Second, based on what we know from the U.S.’s last recession, state revenues could drop as a result of the contraction in economic activity, leaving state lawmakers with a shortfall that many states are already beginning to project. During the Great Recession, there was an 11% decline in state revenues year over year, which reduced the availability of funds by $2.4 billion. This funding gap could have continued over multiple years if it weren’t for the work of the American Recovery and Reinvestment Act. Indeed, as public health professionals project a more lasting or potential cyclical nature to COVID-19, an impact over multiple fiscal years should be anticipated.
Finally, and of utmost concern to the state’s capacity to respond in this moment, is the $3.6 billion less in revenue that the state has available because of tax cuts over the past several years that have primarily benefited the wealthy and big corporations. The missed investments in our public health system, in the technology and learning materials for students, in broadband infrastructure in rural communities, and in the construction of affordable housing have combined to make us less resilient in this moment.

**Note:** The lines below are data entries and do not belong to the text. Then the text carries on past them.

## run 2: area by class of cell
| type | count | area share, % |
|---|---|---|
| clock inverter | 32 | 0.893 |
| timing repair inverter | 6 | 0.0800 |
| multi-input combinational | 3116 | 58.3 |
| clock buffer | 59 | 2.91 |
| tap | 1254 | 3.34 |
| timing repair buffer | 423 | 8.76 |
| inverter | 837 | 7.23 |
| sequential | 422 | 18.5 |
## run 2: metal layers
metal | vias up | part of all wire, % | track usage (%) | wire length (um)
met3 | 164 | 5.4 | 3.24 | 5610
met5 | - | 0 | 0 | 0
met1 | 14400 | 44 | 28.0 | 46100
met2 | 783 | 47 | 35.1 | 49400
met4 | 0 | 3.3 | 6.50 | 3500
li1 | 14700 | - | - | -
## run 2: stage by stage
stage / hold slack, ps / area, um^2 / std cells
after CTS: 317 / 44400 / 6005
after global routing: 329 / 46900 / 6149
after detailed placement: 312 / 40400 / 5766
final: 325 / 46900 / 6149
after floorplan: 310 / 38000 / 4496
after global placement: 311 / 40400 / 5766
Source: an optimization exercise on an open RTL-to-GDS flow (aim: small area, a short achievable clock period and few clock cycles). Production flows keep margins and buffers that such runs may drop.
Power figures rest on the tool's default switching activity, not on a simulated workload.

pine:
==> flow/design.v <==
`timescale 1ns / 1ps
module process (
        input                clk,
        input                rst,
        input  [23:0]        in_pix,
        output [7:0]         str_addr,
        input  [15:0]        str_data,
        output reg [5:0]     row, col,
        output reg           out_we,
        output [23:0]        out_pix,
        output reg           gray_done,
        output reg           compress_done,
        output reg           encode_done
    );
	localparam PH_GRAY = 2'd0, PH_CMP = 2'd1, PH_ENC = 2'd2, PH_DONE = 2'd3;
	localparam C_P1 = 2'd0, C_P3 = 2'd1, C_P2 = 2'd2;
	localparam E_RD = 2'd0, E_AL = 2'd1, E_WK = 2'd2;
	localparam T_NONE = 2'd0, T_P1 = 2'd1, T_P2 = 2'd2, T_ER = 2'd3;
	localparam A_HOLD = 3'd0, A_INC = 3'd1, A_TOG = 3'd2, A_DEC = 3'd3,
	           A_CLRK = 3'd4, A_WALK = 3'd5, A_NEXT = 3'd6;
	reg [1:0]  ph;
	reg [1:0]  gs;           
	reg [1:0]  cp;           
	reg [1:0]  ep;           
	reg [7:0]  g_q;          
	reg [1:0]  v_tag;        
	reg [1:0]  d_tag;        
	reg [3:0]  d_k;          
	reg [23:0] in_q;
	reg [11:0] S;            
	reg [11:0] D;            
	reg [4:0]  beta;
	reg [15:0] bm;           
	reg [15:0] qv;           
	reg [7:0]  x0;           
	reg [7:0]  x1;           
	reg [3:0]  x2;           
	reg [3:0]  x3;           
	reg        x4;           
	wire [7:0] qh = qv[15:8], ql = qv[7:0], avgB = x0, num = x1;
	wire [3:0] rh = x2, rl = x3;
	wire       first = x4;
	wire [15:0] val = qv;
	wire [7:0] q0 = x0, oth = x1;
	wire [3:0] s = x2, p = x3;
	wire       found = x4;
	wire [7:0] blk = {row[5:2], col[5:2]};
	wire [3:0] k   = {row[1:0], col[1:0]};
	assign out_pix  = {8'd0, g_q, 8'd0};
	assign str_addr = blk;
	wire [7:0] G = in_q[15:8];
	wire [7:0] cr = in_q[23:16], cg = in_q[15:8], cb = in_q[7:0];
	wire       rg  = cr >= cg, rb = cr >= cb, gb = cg >= cb;
	wire [7:0] mx  = (rg & rb) ? cr : gb ? cg : cb;
	wire [7:0] mn  = (~rg & ~rb) ? cr : gb ? cb : cg;
	wire [8:0] mm  = mx + mn;
	wire [7:0] avg  = S[11:4];
	wire [8:0] diff = {1'b0, G} - {1'b0, avg};
	wire       ge   = ~diff[8];
	wire [4:0] dl   = 5'd16 - beta;
	wire [4:0] th   = {rh, num[7]};
	wire [4:0] tl   = {rl, num[7]};
	wire [5:0] dh   = {1'b0, th} - {1'b0, beta};
	wire [5:0] dq   = {1'b0, tl} - {1'b0, dl};
	wire       gh   = ~dh[5];
	wire       gl   = ~dq[5];
	wire [4:0] th2  = dh[4:0];
	wire [4:0] tl2  = dq[4:0];
	wire [12:0] sad = {D, 1'b0} - {9'd0, S[3:0]};
	function [1:0] madd3;   
		input [1:0] a, b;
		case ({a, b})
		4'b0000, 4'b0110, 4'b1001: madd3 = 2'd0;
		4'b0001, 4'b0100, 4'b1010: madd3 = 2'd1;
		4'b0010, 4'b1000, 4'b0101: madd3 = 2'd2;
		default:                   madd3 = 2'bxx;
		endcase
	endfunction
	function [2:0] step3;
		input [1:0] r;
		input       b;
		case ({r, b})
		3'b000:  step3 = 3'b0_00;
		3'b001:  step3 = 3'b0_01;
		3'b010:  step3 = 3'b0_10;
		3'b011:  step3 = 3'b1_00;
		3'b100:  step3 = 3'b1_01;
		3'b101:  step3 = 3'b1_10;
		default: step3 = 3'bxxx;
		endcase
	endfunction
	reg [1:0]  pre [0:7];    
	reg [1:0]  rin;
	reg [2:0]  t1, t0;
	reg [15:0] v3;
	reg [1:0]  r3;
	integer i, l, bs;
	always @(*) begin
		for (i = 0; i < 8; i = i + 1)
			pre[i] = (val[15-2*i -: 2] == 2'd3) ? 2'd0 : val[15-2*i -: 2];
		for (l = 0; l < 3; l = l + 1)
			for (i = 0; i < 8; i = i + 1)
				if ((i >> l) & 1) begin
					bs = ((i >> (l + 1)) << (l + 1)) + (1 << l) - 1;
					pre[i] = madd3(pre[bs], pre[i]);
				end
		r3 = pre[7];
		for (i = 0; i < 8; i = i + 1) begin
			rin = (i == 0) ? 2'd0 : pre[i-1];
			t1 = step3(rin, val[15-2*i]);
			t0 = step3(t1[1:0], val[14-2*i]);
			v3[15-2*i] = t1[2];
			v3[14-2*i] = t0[2];
		end
	end
	wire [3:0] s_al = found ? s : (G != q0) ? 4'd15 : 4'd1;
	wire [3:0] sx   = (ep == E_AL) ? s_al : s;
	wire [3:0] pc   = (ep == E_AL) ? 4'd1 : p;
	wire [3:0] pp   = (pc == sx) ? pc + 4'd1 : pc;
	wire       eqp  = (ep == E_AL) ? bm[pp + 4'd1] : bm[pp];
	wire [7:0] lvl  = eqp ? q0 : oth;
	reg [5:0] n_row, n_col;
	reg       n_we;
	reg [1:0] n_tag;
	reg [1:0] nb_ph, nb_cp, nb_ep;
	reg [2:0] am;            
	reg [11:0] a_inc, n_a;
	reg       p3go;
	always @(posedge clk) begin
		in_q  <= in_pix;
		d_tag <= v_tag;
		d_k   <= k;
		case (d_tag)
		T_P1: S <= (d_k == 4'd0 ? 12'd0 : S) + G;
		T_P2: begin
			D    <= (d_k == 4'd0 ? 12'd0 : D) + (ge ? {4'd0, diff[7:0]} : 12'd0);
			beta <= (d_k == 4'd0 ? 5'd0 : beta) + ge;
			bm   <= {bm[14:0], ge};
		end
		T_ER: begin
			bm <= {(G == q0) | (d_k == 4'd0), bm[15:1]};
			if (d_k == 4'd0) begin
				x0 <= G;
				x4 <= 1'b0;
			end else if (!found && G != q0) begin
				x4 <= 1'b1;
				x2 <= d_k;
				x1 <= G;
			end
		end
		default: ;
		endcase
		if (ph == PH_CMP && cp == C_P1) begin
			if (k == 4'd1) begin
				x1 <= sad[11:4];
				x0 <= avg;
				x2 <= 4'd0;
				x3 <= 4'd0;
			end else if (k >= 4'd2 && k <= 4'd12) begin
				x1 <= {num[6:0], 1'b0};
				x2 <= gh ? th2[3:0] : th[3:0];
				x3 <= gl ? tl2[3:0] : tl[3:0];
				qv <= {qh[6:0], gh, ql[6:0], gl};
			end
		end
		gray_done     <= 1'b0;
		compress_done <= 1'b0;
		n_we  = 1'b0;
		n_tag = T_NONE;
		nb_ph = ph;
		nb_cp = cp;
		nb_ep = ep;
		am    = A_HOLD;
		p3go  = 1'b0;
		case (ph)
		PH_GRAY: begin
			g_q <= mm[8:1];
			gs  <= gs + 2'd1;
			am  = (gs == 2'd3) ? A_INC : A_TOG;
			n_we = ~gs[1] & gs[0] | gs[1] & ~gs[0];
			if (gs == 2'd3 && {blk, k} == 12'hfff) begin
				gray_done <= 1'b1;
				nb_ph = PH_CMP;
				nb_cp = C_P1;
				n_tag = T_P1;
				n_we  = 1'b0;
				x4 <= 1'b1;
			end
		end
		PH_CMP: begin
			case (cp)
			C_P1: if (k != 4'd15) begin
					n_tag = T_P1; am = A_INC;
				end else if (first) begin
					nb_cp = C_P2; n_tag = T_P2; x4 <= 1'b0; am = A_CLRK;
				end else begin
					nb_cp = C_P3; p3go = 1'b1; am = A_DEC;
				end
			C_P3: begin
					am = A_INC;
					if (k != 4'd15) begin
						p3go = 1'b1;
					end else if (blk != 8'd255) begin
						nb_cp = C_P2; n_tag = T_P2;
					end else begin
						compress_done <= 1'b1;
						nb_ph = PH_ENC;
						nb_ep = E_RD;
						n_tag = T_ER;
					end
				end
			C_P2: begin
					am = A_INC;
					if (k != 4'd15)
						n_tag = T_P2;
					else begin
						nb_cp = C_P1; n_tag = T_P1;
					end
				end
			default: ;
			endcase
			if (p3go) begin
				g_q <= bm[15] ? avgB + qh : avgB - ql;
				bm  <= {bm[14:0], 1'b0};
				n_we = 1'b1;
			end
		end
		PH_ENC: begin
			case (ep)
			E_RD: begin
				if (k == 4'd0)
					qv <= str_data;
				if (k != 4'd15) begin
					n_tag = T_ER; am = A_INC;
				end else
					nb_ep = E_AL;
			end
			default: begin
				if (ep == E_AL)
					x2 <= s_al;
				nb_ep = E_WK;
				if (val != 16'd0) begin
					qv <= v3;
					x3 <= pp + 4'd1;
					am = A_WALK;
					if (r3 != 2'd0) begin
						n_we = 1'b1;
						g_q  <= (r3 == 2'd1) ? lvl + 8'd1 : lvl - 8'd1;
					end
				end else if (blk != 8'd255) begin
					am = A_NEXT;
					nb_ep = E_RD;
					n_tag = T_ER;
				end else begin
					nb_ph = PH_DONE;
					encode_done <= 1'b1;
				end
			end
			endcase
		end
		default: ;
		endcase
		a_inc = {blk, k | {4{am == A_NEXT}}} + 12'd1;
		case (am)
		A_INC, A_NEXT: n_a = a_inc;
		A_TOG:         n_a = {blk, k[3:1], ~k[0]};
		A_DEC:         n_a = {blk - 8'd1, 4'd0};
		A_CLRK:        n_a = {blk, 4'd0};
		A_WALK:        n_a = {blk, pp};
		default:       n_a = {blk, k};
		endcase
		n_row = {n_a[11:8], n_a[3:2]};
		n_col = {n_a[7:4], n_a[1:0]};
		ph     <= nb_ph;
		cp     <= nb_cp;
		ep     <= nb_ep;
		v_tag  <= n_tag;
		out_we <= n_we;
		row    <= n_row;
		col    <= n_col;
		if (rst) begin
			ph <= PH_GRAY;
			gs <= 2'd0;
			v_tag <= T_NONE;
			d_tag <= T_NONE;
			out_we <= 1'b0;
			row <= 6'd0;
			col <= 6'd0;
			gray_done <= 1'b0;
			compress_done <= 1'b0;
			encode_done <= 1'b0;
		end
	end
endmodule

North Carolina cannot afford to cut services at this time, which means we must raise the revenue needed to responsibly respond to the coronavirus pandemic and put the state on firmer footing for the future.
The good news is that with the passage of the CARES Act, state legislators can move to drive federal dollars to critical needs and make sure our federal delegation continues to advocate for all North Carolinians. Additional Congressional action is need to plug the holes that the CARES Act leaves empty, but the North Carolina General Assembly should waste no time before making its own commitment to combating this pandemic and containing the economic harm, both of which threaten the well-being of us all.
Leila Pedersen is a Policy Analyst with the Budget & Tax Center, a project of the NC Justice Center.